Unlike the current controversy in Texas, where Republicans are looking to redraw congressional boundaries to maximize GOP seats in the U.S. House for the 2026 midterm elections, the Illinois effort is aimed solely at Illinois House and state Senate boundaries.
And unlike two earlier efforts, in 2014 and 2016, that were struck down by the courts, the current proposal is more streamlined and designed to fit through the very narrow window that previous Illinois Supreme Court rulings have left for a constitutional amendment by citizens’ petition to appear on the ballot.
The formal unveiling of the effort is set for Aug. 19, when the Lincoln Forum and the Union League Club of Chicago will host a discussion with the movement’s leaders, former White House chief of staff William Daley and former congressman and U.S. Transportation Secretary Ray LaHood, the co-chairs of Fair Maps Illinois.
Daley is a longtime Democrat who is the brother and son of Chicago’s two longest-serving mayors, while LaHood was a Republican congressman from Peoria who served in President Barack Obama’s cabinet. He’s the father of current GOP U.S. Rep. Darin LaHood. Co-counsels for the effort are veteran election attorney Michael Dorf, a former general counsel for the state Democratic Party, and former GOP state election board member and chairman William Cadigan.
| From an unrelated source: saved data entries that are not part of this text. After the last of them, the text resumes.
==> src/rtl/txw_pkg.sv <==
package txw_pkg;
    localparam int PAGE_W     = 12;
    localparam int OFS_W      = 8;
    localparam int ADDR_W     = PAGE_W + OFS_W;
    localparam int DATA_W     = 32;
    localparam int TMR_W      = 16;
    localparam int WORD_BYTES = 4;
    localparam logic [OFS_W-1:0] OFS_LAST = OFS_W'((1 << OFS_W) - WORD_BYTES);

    typedef struct packed {
        logic [PAGE_W-1:0] page;
        logic [OFS_W-1:0]  ofs;
    } ring_pos_t;

    typedef struct packed {
        logic              valid;
        logic [DATA_W-1:0] data;
    } hold_t;

    function automatic ring_pos_t pos_step(input ring_pos_t p);
        ring_pos_t n;
        if (p.ofs == OFS_LAST) begin
            n.page = p.page + PAGE_W'(1);
            n.ofs  = '0;
        end else begin
            n.page = p.page;
            n.ofs  = p.ofs + OFS_W'(WORD_BYTES);
        end
        return n;
    endfunction
endpackage

==> src/rtl/txw_pos_ctr.sv <==
module txw_pos_ctr
    import txw_pkg::*;
(
    input  logic              clk,
    input  logic              rst,
    input  logic              load,
    input  logic [PAGE_W-1:0] load_page,
    input  logic              adv,
    output ring_pos_t         pos
);
    ring_pos_t pos_q;

    always_ff @(posedge clk) begin
        if (rst) begin
            pos_q <= '0;
        end else if (load) begin
            pos_q.page <= load_page;
            pos_q.ofs  <= '0;
        end else if (adv) begin
            pos_q <= pos_step(pos_q);
        end
    end

    assign pos = pos_q;
endmodule

==> src/rtl/txw_bus_timer.sv <==
module txw_bus_timer
    import txw_pkg::*;
#(
    parameter int BLINK_DIV = 4
) (
    input  logic             clk,
    input  logic             rst,
    input  logic             pending,
    input  logic             gnt,
    input  logic [TMR_W-1:0] period,
    input  logic             clr,
    output logic             abort,
    output logic             irq,
    output logic             blink
);
    localparam int BLK_W = (BLINK_DIV > 2) ? $clog2(BLINK_DIV) : 1;
    localparam logic [BLK_W-1:0] BLK_LAST = BLK_W'(BLINK_DIV - 1);

    logic [TMR_W-1:0] wait_q;
    logic [BLK_W-1:0] presc_q;
    logic             irq_q;
    logic             blink_q;

    assign abort = pending && !gnt && (period != '0) &&
                   (wait_q == period - TMR_W'(1));

    always_ff @(posedge clk) begin
        if (rst || !pending || gnt) begin
            wait_q <= '0;
        end else begin
            wait_q <= wait_q + TMR_W'(1);
        end
    end

    always_ff @(posedge clk) begin
        if (rst) begin
            irq_q <= 1'b0;
        end else if (abort) begin
            irq_q <= 1'b1;
        end else if (clr) begin
            irq_q <= 1'b0;
        end
    end

    always_ff @(posedge clk) begin
        if (rst || !irq_q) begin
            presc_q <= '0;
            blink_q <= 1'b0;
        end else if (presc_q == BLK_LAST) begin
            presc_q <= '0;
            blink_q <= !blink_q;
        end else begin
            presc_q <= presc_q + BLK_W'(1);
        end
    end

    assign irq   = irq_q;
    assign blink = blink_q && irq_q;
endmodule

==> src/rtl/tx_write_port.sv <==
module tx_write_port
    import txw_pkg::*;
#(
    parameter int BLINK_DIV = 4
) (
    input  logic              clk,
    input  logic              rst,
    input  logic              host_wr_en,
    input  logic [DATA_W-1:0] host_wr_data,
    input  logic              page_load,
    input  logic [PAGE_W-1:0] page_load_val,
    input  logic [TMR_W-1:0]  tmo_period,
    input  logic              irq_clear,
    input  logic              mem_gnt,
    output logic              mem_req,
    output logic [ADDR_W-1:0] mem_addr,
    output logic [DATA_W-1:0] mem_wdata,
    output logic              wr_ready,
    output logic              wr_busy,
    output logic              tmo_irq,
    output logic              led0,
    output logic              led1
);
    hold_t     hold_q;
    logic      ready_q;
    logic      accept;
    logic      done;
    logic      abort;
    logic      blink;
    ring_pos_t pos;

    assign accept = host_wr_en && !hold_q.valid;
    assign done   = hold_q.valid && mem_gnt;

    always_ff @(posedge clk) begin
        if (rst) begin
            hold_q  <= '0;
            ready_q <= 1'b0;
        end else begin
            ready_q <= done;
            if (accept) begin
                hold_q.valid <= 1'b1;
                hold_q.data  <= host_wr_data;
            end else if (done || abort) begin
                hold_q.valid <= 1'b0;
            end
        end
    end

    txw_pos_ctr u_pos (
        .clk       (clk),
        .rst       (rst),
        .load      (page_load),
        .load_page (page_load_val),
        .adv       (done),
        .pos       (pos)
    );

    txw_bus_timer #(.BLINK_DIV(BLINK_DIV)) u_tmr (
        .clk     (clk),
        .rst     (rst),
        .pending (hold_q.valid),
        .gnt     (mem_gnt),
        .period  (tmo_period),
        .clr     (irq_clear),
        .abort   (abort),
        .irq     (tmo_irq),
        .blink   (blink)
    );

    assign mem_req   = hold_q.valid;
    assign mem_addr  = pos;
    assign mem_wdata = hold_q.data;
    assign wr_ready  = ready_q;
    assign wr_busy   = hold_q.valid;
    assign led0      = blink;
    assign led1      = blink;
endmodule

==> config.mk <==
export PLATFORM = sky130hd
export DESIGN_NAME = tx_write_port
export DESIGN_NICKNAME = d
export VERILOG_FILES = /design/src/rtl/txw_pkg.sv /design/src/rtl/txw_pos_ctr.sv /design/src/rtl/txw_bus_timer.sv /design/src/rtl/tx_write_port.sv
export SDC_FILE = /design/constraint.sdc
export NUM_CORES = 1
export LEC_CHECK = 0
export BUFFER_PORTS_ARGS = -buffer_cell sky130_fd_sc_hd__buf_4
export CORE_UTILIZATION = 45
export CTS_CLUSTER_DIAMETER = 30
export DETAILED_ROUTE_END_ITERATION = 8
export PLACE_DENSITY = 0.74
export SLEW_MARGIN = 20
export SYNTH_ARGS = -nofsm -noshare
export SYNTH_HDL_FRONTEND = slang
export SYNTH_SLANG_ARGS = --single-unit
==> constraint.sdc <==
create_clock -name clk -period 1.84 [get_ports clk]
set_input_delay 0.184 -clock clk [delete_from_list [all_inputs] [get_ports clk]]
set_output_delay 0.184 -clock clk [all_outputs]
set_load 0.01 [all_outputs]
Word-level counts from Yosys, hierarchy flattened --
Index checks and enable logic that the tools add are counted.
Operators by class: add/subtract/negate cells 5, equal/unequal tests 3, multiplexer cells 7, reductions and logical operators 22
Operators with widths (number):
- $mux W20 | 3
- $add A16 B1 Y16 const B | 1
- $eq A16 B16 Y1 | 1
- $reduce_bool A16 Y1 | 1
- $sub A16 B1 Y16 const B | 1
- $add A12 B1 Y12 const B | 1
- $add A8 B3 Y8 const B | 1
- $eq A8 B8 Y1 const B | 1
- $reduce_bool A2 Y1 | 4
- $logic_and A1 B1 Y1 | 6
- $logic_not A1 Y1 | 4
- $logic_or A1 B1 Y1 | 4
- $mux W1 | 4
- $reduce_or A2 Y1 | 2
- $add A2 B1 Y2 const B | 1
- $eq A2 B2 Y1 const B | 1
- $reduce_and A2 Y1 | 1
Storage, ports and cells: bits in registers 74, input port bits 66, output and inout bits 58, word-level logic and storage cells 46

Depth between registers and ports, before layout --
Gate-level depths: netlist (run 1).
depth in word-level cells 7, depth in mapped cells 8, mapped depth without buffers 7

Modules after synthesis --
Synthesis (run 1) repeated with hierarchy kept, for this count alone.
Second synthesis, totals: cell total of the unflattened synthesis 436, area total of the unflattened synthesis 4129.0 um^2
Modules (own cells, without submodules):
- tx_write_port | instances 1, cells each 153, area each 1727.9 um^2
- txw_bus_timer | instances 1, cells each 164, area each 1385.1 um^2
- txw_pos_ctr | instances 1, cells each 119, area each 1016.0 um^2

Least setup slack after synthesis (run 1) --
No wires, ideal clock.
path kind register to register, start point reg u_pos.pos_q (netlist bit u_pos.pos[2]), end point reg u_pos.pos_q (netlist bit u_pos.pos[12]), arrival time 1.827 ns, path slack -0.078 ns, stages on the path, launching flop included 6, period minus slack after synthesis 1.918 ns, cell sequence dfxtp_1 ha_1 nand3_2 or4_4 or3_1 a311oi_1
Between the ends: longest elaborated chain between the ends 3
Ends and longest elaborated chain:
- from (decl) | line txw_pos_ctr.sv:11 | ring_pos_t pos_q;
- from (signal assigned) | line txw_pos_ctr.sv:20 | pos_q <= pos_step(pos_q);
- $eq A8 B8 Y1 | line txw_pkg.sv:22 | if (p.ofs == OFS_LAST) begin
- $reduce_bool A2 Y1 (no source line)
- $reduce_and A2 Y1 (no source line)
Every way passes these cells. A chain may end at the register's enable or synchronous reset.

Worst setup path after layout (run 1) --
Same ends and word-level chain as after synthesis.

==> results.yml, run 1 <==
routing:
  vias: 3440
  dr.pass1.iters: 4
  routed_via_density: 5.14
  antenna_left: 0
  wire_per_inst_um: 13.3
  totalWireLength_mm: 8.92
  drc: 0
  drtIter0Drc: 172
floorplanning:
  die_h_um: 90.4
  die_w_um: 90.4
  rows: 31
  boundaryPins: 124
  initial_core_util: 0.474
  die-area_um2: 8160
  core_um2: 7410
timing:
  setup_viol: 0
  slew_viol_final: 0
  max_clock_freq_mhz: 564
  rsz0062_at_grt: "true"
  tightest_slew_ps: 600
  whs_ps: 40.2
  hold_viol_final: 0
  period_needed_ps: 1770
  slew_headroom: 0.600
  period_share: 0.964
  fin_worst_skew_ps: 6.92
worst_setup_path:
  slowest_stage: "or4_4"
  start_kind: "flip-flop"
  required_ps: 2090
  rr_worst_depth: 5
  slowest_delay_ps: 530
  worst-setup-path-type: "reg2reg"
  path_max_fanout: 5
  critPathArrivalTime_ps: 2020
  end_kind: "flip-flop"
  worstPathCellList: "ha_4 -> nand3_4 -> or4_4 -> or3_1 -> a311oi_1"
clock_network:
  cts_max_path_buffers: 2
  cts_tree: "yes"
  clkTransAtPathRegs_ps: 70
  cts-root-buf: "clkbuf_8"
  hold_buffers: 0
  insertion_delay_ps: 340
  cts.sinks: 74
  cts_made_buffers: 9
  htree_levels: 3
synth:
  async_flop_share: 0
  synth_ff_type: "dfxtp_1"
  synth-seq-area-share: 0.422
  avgSynthCellArea_um2: 8.13
  syn_area_um2: 3510
  synthMuxAreaShare: 0.00855
  ys_warn_count: 0
  ys_types: 54
  yosys.area_share.adder: 0.0178
  netlist_instances: 432
  yosys.area_share.simple: 0.290
  synth-xor-area-share: 0.0997
  synth_top_family_by_area: "simple AND/OR/NAND/NOR gates"
  synth_fp_nets: 503
  ys_ff_latch: 74
  synth-edff-count: 0
  synth-compound-area-share: 0.125
global_route:
  grt_pass1_vias: 3327
  track_usage: 0.225
  grt_pass1_wl_mm: 15.0
  grt_overflow: 0
  antenna_found_initial: 0
  grt_max_degree: 50
final_layout:
  area_delta_synth_final_pct: 39.4
  final_area_um2: 4900
  fin_nets: 637
  diodes: 0
  fill_cells: 626
  drive_above_1_share: 0.311
status:
  status: "finished clean"
power_and_ir_drop:
  p_total_mw: 3.44
  cellLeakagePower_nw: 2.06
  irDropWorstVdd_v: 0.000419
  powerDensity_nw_per_um2: 702
flow_run:
  timing.max_cap.violations: 0
place:
  dpl-instance-area_um2: 4660
  numPortBuffers: 123
  dp_hpwl_mm: 6.71
  gp_congestion: 0.828
worst_hold_path:
  hold_depth: 2
  hold_class: "in2reg"
## sequential cells by signal, summed over array words and instances (netlist names)
name / count
mem_wdata: 32
u_pos.pos: 20
u_tmr.wait_q: 16
u_tmr.presc_q: 2
mem_req: 1
u_tmr.blink_q: 1
u_tmr.irq: 1
wr_ready: 1
## worst paths after layout
kind,to,from,slack (ps)
worst min-delay path,u_pos.pos[3],page_load,40
worst max-delay path,u_pos.pos[12],u_pos.pos[2],70
worst min register to register,u_tmr.presc_q[0],u_tmr.presc_q[0],430
worst max register to register,u_pos.pos[12],u_pos.pos[2],70
## cell usage in the layout, fill, tap and decap left out, types with 10 or more instances in the layout
cell / n
xor2_1: 21
a21oi_1: 36
buf_4: 146
nand3_1: 17
dfxtp_1: 71
xnor2_1: 19
nor2_1: 38
nor3_1: 13
a211oi_1: 10
clkbuf_8: 10
nand2_1: 83
## cell usage after synthesis, types with 3 or more instances
master / number / area share
nor4_1: 5 / 0.0089
nor4b_1: 4 / 0.010
or3_1: 5 / 0.0089
nor3b_1: 3 / 0.0064
a21oi_1: 36 / 0.051
nand2_1: 83 / 0.089
xnor2_1: 19 / 0.047
clkbuf_1: 19 / 0.020
nor2_1: 38 / 0.041
nand2b_1: 9 / 0.016
ha_1: 5 / 0.018
and3_1: 8 / 0.014
o21ai_0: 4 / 0.0057
nand3_1: 18 / 0.026
xor2_1: 21 / 0.052
inv_1: 9 / 0.0096
mux2i_1: 3 / 0.0085
dfxtp_1: 74 / 0.42
nand4_1: 6 / 0.011
nor3_1: 15 / 0.021
a211oi_1: 10 / 0.021
and2_1: 3 / 0.0053
## worst max-delay path, delay by kind of cell, from the launching register on
family	cells	cell delay [ps]
AO/OA/AOI/OAI	1	250
AND/OR/NAND/NOR	3	920
adder cells (fa/ha/maj)	1	140
flip-flops	1	370
## metal layers
layer / global-route usage / wire, um / vias up
li1: - / - / 1748
met1: 0.268 / 3870 / 1581
met2: 0.398 / 4470 / 98
met3: 0.0480 / 404 / 13
met4: 0.0780 / 173 / 0
met5: 0 / 0 / -
## through the flow
step / setup TNS, ps / utilization / worst slack, ps / cells
2_1_floorplan: 0 / - / 29.9 / 432
3_3_place_gp: 0 / 0.629 / 1.69 / 652
3_5_place_dp: -37.0 / 0.629 / -28.7 / 652
4_1_cts: 0 / 0.656 / 8.76 / 667
5_1_grt: -33.6 / 0.661 / -33.6 / 669
6_report: 0 / 0.661 / 66.7 / 669
## final cells by class
class,count,area [um^2],area share
inverters,10,37.5,0.00766
clock buffers,10,138,0.0281
multi-input cells,325,1960,0.400
well taps,99,124,0.0253
flip-flops and latches,74,1490,0.304
repair buffers,146,1100,0.224
clock inverters,5,55.1,0.0112
## repair_timing
action	CTS	global route
setup endpoints to repair	1	5
endpoints found under the hold margin	0	0
resized for setup	2	4
pin swaps	0	4
setup buffers	0	2
gates cloned	0	0
## cell families after synthesis
logic type      after synthesis
simple gates                209
xor+xnor                     40
flops                        74
fa+ha+maj                     5
mux                           3
compound gates               68
buf+inv                      33
## report_power, final
| part | leakage (nW) | switching, mW | internal (mW) |
|---|---|---|---|
| Combinational | 1.35 | 0.249 | 0.270 |
| Clock | 0.0941 | 0.563 | 0.650 |
| Sequential | 0.607 | 0.0435 | 1.66 |
| Total | 2.06 | 0.856 | 2.58 |
Note: power is estimated with default switching activity, not from simulation.
==> run 2, diff against run 1 <==
==> constraint.sdc (replaced) <==
create_clock -name clk -period 1.84 [get_ports clk]
set_input_delay 0.184 -clock clk [delete_from_list [all_inputs] [get_ports clk]]
set_output_delay 0.184 -clock clk [all_outputs]
set_load 0.05 [all_outputs]
==> run 2 against run 1 <==
Via count about the same. Sequential power about the same. Utilization is 0.46 points lower. Die area is the same. Worst hold slack got worse by 8.4 ps. Register-to-register slack got worse by 40 ps. Combinational power increased by 38%. Fmax is 2.2% lower. Setup slack worse by 40 ps. Final cell count shrank 1.2%. Non-clock buffer count shrank 9. Largest cell class unchanged.
==> results.yml, run 2 (same netlist as run 1, synthesis figures left out) <==
status:
  status: "finished clean"
worst_setup_path:
  worst-setup-path-type: "reg2reg"
  start_kind: "flip-flop"
  regToRegSetupSlack_ps: 30
  path_max_fanout: 5
  critPathArrivalTime_ps: 2070
  required_ps: 2100
  end_kind: "flip-flop"
clock_network:
  cts_setup_buffers: 0
  insertion_delay_ps: 340
  hold_buffers: 0
  cts-root-buf: "clkbuf_8"
  clkTransAtPathRegs_ps: 80
  cts_max_path_buffers: 2
  htree_levels: 3
  cts_tree: "yes"
  cts.sinks: 74
  cts_resized: 0
  cts_made_buffers: 9
global_route:
  grt_pass1_vias: 3195
  antenna_found_initial: 0
  grt_overflow: 0
  grt_pass1_wl_mm: 15.2
  grt_max_degree: 52
  track_usage: 0.230
final_layout:
  final_util: 0.657
  area_delta_synth_final_pct: 38.5
  largest_register_ffs: 32
  diodes: 0
  drive_above_1_share: 0.313
  layout_commonest_cell: "buf_4"
  mostFrequentLayoutCells: "136 x buf_4, 83 x nand2_1, 64 x dfxtp_1, 38 x nor2_1, 36 x a21oi_1"
  fin_nets: 628
  fill_cells: 655
worst_hold_path:
  hold_class: "in2reg"
power_and_ir_drop:
  irDropWorstVdd_v: 0.000456
  p_sw_mw: 1.11
  cellLeakagePower_nw: 2.03
  power_frac_clock: 0.347
  powerDensity_nw_per_um2: 762
  swShare: 0.299
  p_comb_frac: 0.193
  p_total_mw: 3.71
  p_int_mw: 2.60
  p_seq_frac: 0.460
floorplanning:
  die_w_um: 90.4
  boundaryPins: 124
  die_h_um: 90.4
  core_um2: 7410
  die-area_um2: 8160
  rows: 31
  initial_core_util: 0.474
timing:
  tightest_slew_ps: 551
  rsz0062_at_grt: "true"
  fin_worst_skew_ps: 7.35
  period_share: 0.985
  period_needed_ps: 1810
  slew_headroom: 0.633
  slew_viol_final: 0
  max_clock_freq_mhz: 552
  hold_viol_final: 0
  setup-tns-final_ps: 0
  setup_viol: 0
routing:
  drc: 0
  routed_via_density: 5.20
  drtIter0Drc: 122
  wire_per_inst_um: 13.9
  vias: 3438
  totalWireLength_mm: 9.21
  antenna_left: 0
  dr.pass1.iters: 4
place:
  numPortBuffers: 123
  dp_hpwl_mm: 6.86
  gp_congestion: 0.930
flow_run:
  timing.max_cap.violations: 0
## run 2: cell types whose count changed in the layout (fill, tap and decap cells not counted), sizes merged
cell / delta
clkinv: +3
buf: -9
clkinvlp: -2
## run 2: per-layer routing
metal / track usage / share of wire / wire length (um)
met1: 0.291 / 0.45 / 4130
met5: 0 / 0 / 0
met2: 0.380 / 0.48 / 4420
met4: 0.0995 / 0.026 / 243
met3: 0.0446 / 0.046 / 421
## run 2: cell type report
cell class                      count  area, um^2  share of cell area
Timing Repair Buffer              137        1040               0.214
Inverter                           10        37.5             0.00772
Clock inverter                      6        66.3              0.0136
Sequential cell                    74        1500               0.308
Clock buffer                       10         138              0.0283
Multi-Input combinational cell    325        1960               0.403
Tap cell                           99         124              0.0255
## run 2: worst max-delay path, cell delays in order (launching register included)
cell	delay, ps
dfxtp_2	330
nand4bb_4	240
or4_4	600
or3_1	340
a311oi_2	230
## run 2: worst paths after layout
kind	from	endpoint	cells after the start
worst max register to register	u_pos.pos[1]	u_pos.pos[12]	4
worst min-delay path	page_load	u_pos.pos[3]	2
worst min register to register	u_tmr.presc_q[0]	u_tmr.presc_q[0]	1
worst max-delay path	u_pos.pos[1]	u_pos.pos[12]	4
## run 2: power groups by stage
stage | clock, mW | sequential, mW | combinational [mW]
global placement | 0 | 1.74 | 0.705
detailed placement | 0 | 1.74 | 0.714
CTS | 1.33 | 1.71 | 0.716
finish | 1.28 | 1.71 | 0.716
floorplan | 0 | 1.96 | 0.205
global route | 1.39 | 1.71 | 0.763
## run 2: per-stage QoR
stage | hold slack (ps) | setup slack, ps | instance area [um^2] | cells
6_report | 31.8 | 27.1 | 4860 | 661
5_1_grt | 19.2 | -36.4 | 4860 | 661
4_1_cts | 1.98 | 15.3 | 4850 | 661
3_5_place_dp | 379 | -75.9 | 4640 | 645
3_3_place_gp | 379 | -7.01 | 4640 | 645
2_1_floorplan | 253 | -58.2 | 3570 | 432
The latest effort comes as the current process for redrawing Illinois House and Senate boundaries has received serious scrutiny and follows years of criticism after its adoption as part of the state’s 1970 Constitution. Its reliance on the legislature to formulate and adopt a map has been described as lawmakers choosing their voters rather than voters selecting their representatives in Springfield, resulting in sharp, partisan gerrymandered lines that have produced few contested general election contests as primaries have become the de facto elections.